#### BRIEF:
Taking the listing below line by line, tally those that contain the string "ideal". Give the total alone.

#### THE DATA:

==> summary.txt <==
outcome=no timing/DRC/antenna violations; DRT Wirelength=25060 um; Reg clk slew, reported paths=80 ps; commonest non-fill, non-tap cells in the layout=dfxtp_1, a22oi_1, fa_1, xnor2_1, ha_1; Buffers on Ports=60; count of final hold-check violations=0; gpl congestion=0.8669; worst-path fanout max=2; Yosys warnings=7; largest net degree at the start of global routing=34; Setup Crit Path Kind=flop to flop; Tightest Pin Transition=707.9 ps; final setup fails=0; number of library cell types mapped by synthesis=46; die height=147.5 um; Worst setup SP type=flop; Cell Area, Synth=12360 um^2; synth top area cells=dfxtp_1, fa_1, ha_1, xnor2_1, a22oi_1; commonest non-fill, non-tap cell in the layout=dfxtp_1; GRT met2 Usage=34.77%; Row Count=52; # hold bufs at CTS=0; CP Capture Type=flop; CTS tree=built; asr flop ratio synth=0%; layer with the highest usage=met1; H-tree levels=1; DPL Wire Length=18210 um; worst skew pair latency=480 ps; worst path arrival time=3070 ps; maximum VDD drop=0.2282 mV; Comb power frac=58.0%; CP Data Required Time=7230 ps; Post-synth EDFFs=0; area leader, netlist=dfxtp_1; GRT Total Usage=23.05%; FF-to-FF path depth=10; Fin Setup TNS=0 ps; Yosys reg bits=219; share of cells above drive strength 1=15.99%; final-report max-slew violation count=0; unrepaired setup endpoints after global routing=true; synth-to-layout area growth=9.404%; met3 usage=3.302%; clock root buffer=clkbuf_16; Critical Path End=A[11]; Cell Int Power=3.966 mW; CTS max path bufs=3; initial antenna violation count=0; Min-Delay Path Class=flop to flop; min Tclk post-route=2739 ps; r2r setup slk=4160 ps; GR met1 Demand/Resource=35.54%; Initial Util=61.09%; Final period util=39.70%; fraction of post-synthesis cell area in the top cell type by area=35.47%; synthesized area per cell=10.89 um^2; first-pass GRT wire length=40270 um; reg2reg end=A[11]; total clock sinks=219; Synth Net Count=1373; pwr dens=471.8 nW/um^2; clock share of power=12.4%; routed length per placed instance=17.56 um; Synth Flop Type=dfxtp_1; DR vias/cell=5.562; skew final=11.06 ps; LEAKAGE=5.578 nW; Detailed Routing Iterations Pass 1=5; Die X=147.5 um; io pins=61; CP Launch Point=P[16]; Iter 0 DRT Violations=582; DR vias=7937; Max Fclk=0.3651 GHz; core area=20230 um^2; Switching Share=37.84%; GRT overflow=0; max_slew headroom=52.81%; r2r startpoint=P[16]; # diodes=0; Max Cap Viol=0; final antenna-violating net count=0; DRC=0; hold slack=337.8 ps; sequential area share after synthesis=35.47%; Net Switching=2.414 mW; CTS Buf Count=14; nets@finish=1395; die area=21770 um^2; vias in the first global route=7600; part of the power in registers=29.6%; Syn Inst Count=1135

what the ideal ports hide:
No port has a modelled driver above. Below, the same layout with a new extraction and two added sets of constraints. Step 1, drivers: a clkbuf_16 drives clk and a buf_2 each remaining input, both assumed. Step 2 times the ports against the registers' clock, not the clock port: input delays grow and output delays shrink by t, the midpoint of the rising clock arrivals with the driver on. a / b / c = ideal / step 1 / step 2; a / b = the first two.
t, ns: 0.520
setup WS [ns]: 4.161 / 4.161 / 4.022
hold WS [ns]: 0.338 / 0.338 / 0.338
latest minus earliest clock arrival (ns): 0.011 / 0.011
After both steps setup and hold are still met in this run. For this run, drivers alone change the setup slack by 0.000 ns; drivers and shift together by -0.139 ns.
Background: an optimization exercise with open tools, aiming at small area, a short achievable clock period and few clock cycles per item. Do not read the settings as production practice. In this exercise RTL edits were held to simulation tests only and were not proved equivalent to the original. No activity file was given, so power comes from the tool's default toggle rates.

## job 101
==> flow/design.v (excerpt) <==
module top_module(clk, reset, INIT, READY, DONE,
                  input_ram_en, input_ram_addr, input_ram_data,
                  filter_rom_en, filter_rom_addr, filter_rom_data,
                  conv_valid, conv_out);
For scale: ~1700 cells after synthesis, roughly 350 flip-flops.
==> flow/config.mk <==
export PLATFORM = sky130hd
export DESIGN_NAME = top_module
export DESIGN_NICKNAME = top_module
export VERILOG_FILES = /design/flow/design.v
export SDC_FILE = /design/flow/constraint.sdc
export NUM_CORES = 4
export LEC_CHECK = 0
export CAP_MARGIN = 20
export CORE_MARGIN = 2
export CORE_UTILIZATION = 55
export PLACE_DENSITY = 0.75
export SETUP_SLACK_MARGIN = 3.5
export SLEW_MARGIN = 20
export SYNTH_HIERARCHICAL = 1
export SYNTH_MINIMUM_KEEP_SIZE = 0
==> flow/constraint.sdc <==
create_clock -name core_clock -period 6.0 [get_ports {clk}]
set_input_delay 1.2000 -clock core_clock [delete_from_list [all_inputs] [get_ports {clk}]]
set_output_delay 1.2000 -clock core_clock [all_outputs]
set_load 0.01 [all_outputs]
standard.sh (not shown) runs the stock make flow with config.mk's settings and CLKGATE_MAP_FILE= SYNTH_SCRIPT=/design/flow/synth_recipe.tcl, a recipe that flattens the netlist after the stock synthesis.
==> flow/flow/run.sh <==
#!/bin/bash
# Layout flow: the standard ORFS flow (standard.sh), with these changes:
#  - port buffers: at the start of global placement, flow/pre_gpl.tcl removes the
#    synthesis buffers (as the standard flow does there) and puts a
#    sky130_fd_sc_hd__buf_1 on every input port and a sky130_fd_sc_hd__buf_1 on every
#    output port, in place of the standard buffer_ports call; they are kept through
#    the step's own remove_buffers and released for timing repair by
#    flow/post_gpl.tcl;
#  - clock tree synthesis arguments: -sink_clustering_enable -repair_clock_nets -dont_use_dummy_load -buf_list sky130_fd_sc_hd__clkbuf_8 -sink_clustering_size 15 -sink_clustering_max_diameter 60
# The whole make output goes to flow_make.log in the work folder; ORFS also keeps
# each step's own log under orfs/logs/.
set -euo pipefail
export CTS_ARGS="-sink_clustering_enable -repair_clock_nets -dont_use_dummy_load -buf_list sky130_fd_sc_hd__clkbuf_8 -sink_clustering_size 15 -sink_clustering_max_diameter 60"
bash standard.sh "DONT_BUFFER_PORTS=1" "PRE_GLOBAL_PLACE_TCL=$PWD/flow/pre_gpl.tcl" "POST_GLOBAL_PLACE_TCL=$PWD/flow/post_gpl.tcl" "CTS_ARGS=$CTS_ARGS" finish > flow_make.log 2>&1
==> flow/flow/post_gpl.tcl <==
# Let timing repair resize the port buffers again.
unset_dont_touch [get_cells {input* output*}]
==> flow/flow/pre_gpl.tcl <==
# Buffer every input and output port (the standard flow's buffer_ports, with chosen cells).
remove_buffers
buffer_ports -inputs -buffer_cell sky130_fd_sc_hd__buf_1
buffer_ports -outputs -buffer_cell sky130_fd_sc_hd__buf_1
set_dont_touch [get_cells {input* output*}]
puts "port buffers: [llength [get_cells {input* output*}]]"
Testbench counts of job 101, summed over its fixed seeds: cycles 8,320, items 4,112.
--- input diff job 101..job 102 ---
==> flow/flow/run.sh <==
#!/bin/bash
# Layout flow: the standard ORFS flow (standard.sh), with these changes:
#  - port buffers: at the start of global placement, flow/pre_gpl.tcl removes the
#    synthesis buffers (as the standard flow does there) and puts a
#    sky130_fd_sc_hd__buf_4 on every input port and a sky130_fd_sc_hd__buf_1 on every
#    output port, in place of the standard buffer_ports call; they are kept through
#    the step's own remove_buffers and released for timing repair by
#    flow/post_gpl.tcl;
#  - clock tree synthesis arguments: -sink_clustering_enable -repair_clock_nets -dont_use_dummy_load -buf_list sky130_fd_sc_hd__clkbuf_8 -sink_clustering_size 20 -sink_clustering_max_diameter 50
# The whole make output goes to flow_make.log in the work folder; ORFS also keeps
# each step's own log under orfs/logs/.
set -euo pipefail
export CTS_ARGS="-sink_clustering_enable -repair_clock_nets -dont_use_dummy_load -buf_list sky130_fd_sc_hd__clkbuf_8 -sink_clustering_size 20 -sink_clustering_max_diameter 50"
bash standard.sh "DONT_BUFFER_PORTS=1" "PRE_GLOBAL_PLACE_TCL=$PWD/flow/pre_gpl.tcl" "POST_GLOBAL_PLACE_TCL=$PWD/flow/post_gpl.tcl" "CTS_ARGS=$CTS_ARGS" finish > flow_make.log 2>&1
==> flow/flow/pre_gpl.tcl <==
# Buffer every input and output port (the standard flow's buffer_ports, with chosen cells).
remove_buffers
buffer_ports -inputs -buffer_cell sky130_fd_sc_hd__buf_4
buffer_ports -outputs -buffer_cell sky130_fd_sc_hd__buf_1
set_dont_touch [get_cells {input* output*}]
puts "port buffers: [llength [get_cells {input* output*}]]"
### Flow results
- Re via count: job 102 is about 0.5% down on job 101.
- Taking job 101 as the reference, in job 102 part of the power in combinational logic went down 0.6 points; worst-case vdd ir drop went down 2.7%; data arrival time of the critical path has decreased.
- On job 102: maximum frequency is 2.4% higher than what job 101 gave.
- Fraction of standard cell area that is sequential: job 102 vs job 101 down 0.27 points
From an optimization exercise on the open Yosys and OpenROAD flow, aimed at small area and a short achievable clock period; shortcuts taken in it are not production practice. Function was checked by simulation only, so behaviour that the tests miss may differ from the original. No activity file was given, so power comes from the tool's default toggle rates.

==> flow/design.v <==
module LCD_CTRL(clk,reset,datain,cmd,cmd_valid,dataout,output_valid,busy);
input clk;
input reset;
input [7:0] datain;
input [2:0] cmd;
input cmd_valid;
output  [7:0] dataout;
output  output_valid;
output  busy;
reg [2:0]origin_x, origin_y;
reg	magnification;
reg [7:0]img_buffer[0:7][0:7];
reg [5:0]counter;
reg [1:0] state;
wire [2:0]zoomouty[0:15];
wire [2:0]zoomoutx[0:15];
wire [2:0]zoominy[0:15];
wire [2:0]zoominx[0:15];
wire [2:0]addressy,addressx;
integer i;
assign zoomouty[0]=3'd0;
assign zoomouty[1]=3'd0;
assign zoomouty[2]=3'd0;
assign zoomouty[3]=3'd0;
assign zoomouty[4]=3'd2;
assign zoomouty[5]=3'd2;
assign zoomouty[6]=3'd2;
assign zoomouty[7]=3'd2;
assign zoomouty[8]=3'd4;
assign zoomouty[9]=3'd4;
assign zoomouty[10]=3'd4;
assign zoomouty[11]=3'd4;
assign zoomouty[12]=3'd6;
assign zoomouty[13]=3'd6;
assign zoomouty[14]=3'd6;
assign zoomouty[15]=3'd6;
assign zoomoutx[0]=3'd0;
assign zoomoutx[1]=3'd2;
assign zoomoutx[2]=3'd4;
assign zoomoutx[3]=3'd6;
assign zoomoutx[4]=3'd0;
assign zoomoutx[5]=3'd2;
assign zoomoutx[6]=3'd4;
assign zoomoutx[7]=3'd6;
assign zoomoutx[8]=3'd0;
assign zoomoutx[9]=3'd2;
assign zoomoutx[10]=3'd4;
assign zoomoutx[11]=3'd6;
assign zoomoutx[12]=3'd0;
assign zoomoutx[13]=3'd2;
assign zoomoutx[14]=3'd4;
assign zoomoutx[15]=3'd6;
assign zoominy[0] =origin_y;
assign zoominy[1] =origin_y;
assign zoominy[2] =origin_y;
assign zoominy[3] =origin_y;
assign zoominy[4] =origin_y+3'd1;
assign zoominy[5] =origin_y+3'd1;
assign zoominy[6] =origin_y+3'd1;
assign zoominy[7] =origin_y+3'd1;
assign zoominy[8] =origin_y+3'd2;
assign zoominy[9] =origin_y+3'd2;
assign zoominy[10]=origin_y+3'd2;
assign zoominy[11]=origin_y+3'd2;
assign zoominy[12]=origin_y+3'd3;
assign zoominy[13]=origin_y+3'd3;
assign zoominy[14]=origin_y+3'd3;
assign zoominy[15]=origin_y+3'd3;
assign zoominx[0] =origin_x;
assign zoominx[1] =origin_x+3'd1;
assign zoominx[2] =origin_x+3'd2;
assign zoominx[3] =origin_x+3'd3;
assign zoominx[4] =origin_x;
assign zoominx[5] =origin_x+3'd1;
assign zoominx[6] =origin_x+3'd2;
assign zoominx[7] =origin_x+3'd3;
assign zoominx[8] =origin_x;
assign zoominx[9] =origin_x+3'd1;
assign zoominx[10]=origin_x+3'd2;
assign zoominx[11]=origin_x+3'd3;
assign zoominx[12]=origin_x;
assign zoominx[13]=origin_x+3'd1;
assign zoominx[14]=origin_x+3'd2;
assign zoominx[15]=origin_x+3'd3;
always@(posedge clk)begin
if(reset)begin
state<=2'd0;
counter<=6'd0;
end
else begin
		case(state)
		2'd0:  	if(cmd_valid)	begin
									case(cmd)
									3'd1:	state<=2'd1;
									default:state<=2'd3;
									endcase
								end
		2'd1:					 
								if(counter<6'd63)
									counter<=counter+6'd1;
								else begin
									counter<=0;
									state<=2'd3; end 
		2'd3:	begin 
					if(counter<6'd15)begin
						counter<=counter+6'd1;
						end
					else begin
						counter<=0;
						state<=2'd0;end
				end
		endcase			
end end
always@(posedge clk)begin
		case(state)
		2'd0:			if(cmd_valid)begin 
							case(cmd)
							3'd0:;	  
							3'd1:;	 
							3'd2:	begin 
									magnification<=1;
									{origin_y,origin_x}<={3'b010,3'b010};
									end
							3'd3:	begin 
									magnification<=0;
									end
							3'd4:	begin 
										if(origin_x==3'b100)
											origin_x<=origin_x;
										else 
											origin_x<=origin_x+3'd1;
									end
							3'd5:	begin 
										if(origin_x==3'b000)
											origin_x<=origin_x;
										else 
											origin_x<=origin_x-3'd1;
									end
							3'd6:	begin 
										if(origin_y==3'b000)
											origin_y<=origin_y;
										else 
											origin_y<=origin_y-3'd1;
									end
							3'd7:	begin 
										if(origin_y==3'b100)
											origin_y<=origin_y;
										else 
											origin_y<=origin_y+3'd1;
									end
							endcase
						end
		2'd1:			begin 	if(counter<6'd63)		
									img_buffer[counter[5:3]][counter[2:0]]<=datain;
								else begin
									img_buffer[counter[5:3]][counter[2:0]]<=datain;
									origin_x<=0;
									origin_y<=0;
									magnification<=0;
								end			
						end
		2'd3: 		;	
		endcase
end
assign	busy=(state==0)?0:1;
assign	output_valid=(state==2'd3 )? 1 :0;
assign	dataout=img_buffer[addressy][addressx];
assign	addressy=(magnification)? zoominy[counter]: zoomouty[counter];
assign	addressx=(magnification)? zoominx[counter]: zoomoutx[counter];
endmodule
==> flow/run.sh <==
#!/bin/bash
# synth_recipe.tcl (not shown) runs the flow's synth.tcl, then flattens the netlist and writes it again
# the make line also repeats each setting of config.mk as NAME=value (left out here)
make -C /OpenROAD-flow-scripts/flow DESIGN_CONFIG=/design/flow/config.mk WORK_HOME=/design/flow/orfs CLKGATE_MAP_FILE= SYNTH_SCRIPT=/design/flow/synth_recipe.tcl finish
==> flow/config.mk <==
export PLATFORM = sky130hd
export DESIGN_NAME = LCD_CTRL
export DESIGN_NICKNAME = LCD_CTRL
export VERILOG_FILES = /design/flow/design.v
export SDC_FILE = /design/flow/constraint.sdc
export NUM_CORES = 4
export LEC_CHECK = 0
export CAP_MARGIN = 20
export CORE_MARGIN = 2
export CORE_UTILIZATION = 40
export SETUP_SLACK_MARGIN = 3.0
export SLEW_MARGIN = 20
==> flow/constraint.sdc <==
create_clock -name core_clock -period 5.5 [get_ports {clk}]
set_input_delay 1.1000 -clock core_clock [delete_from_list [all_inputs] [get_ports {clk}]]
set_output_delay 1.1000 -clock core_clock [all_outputs]
set_load 0.01 [all_outputs]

#### COMPLETED TASK:
2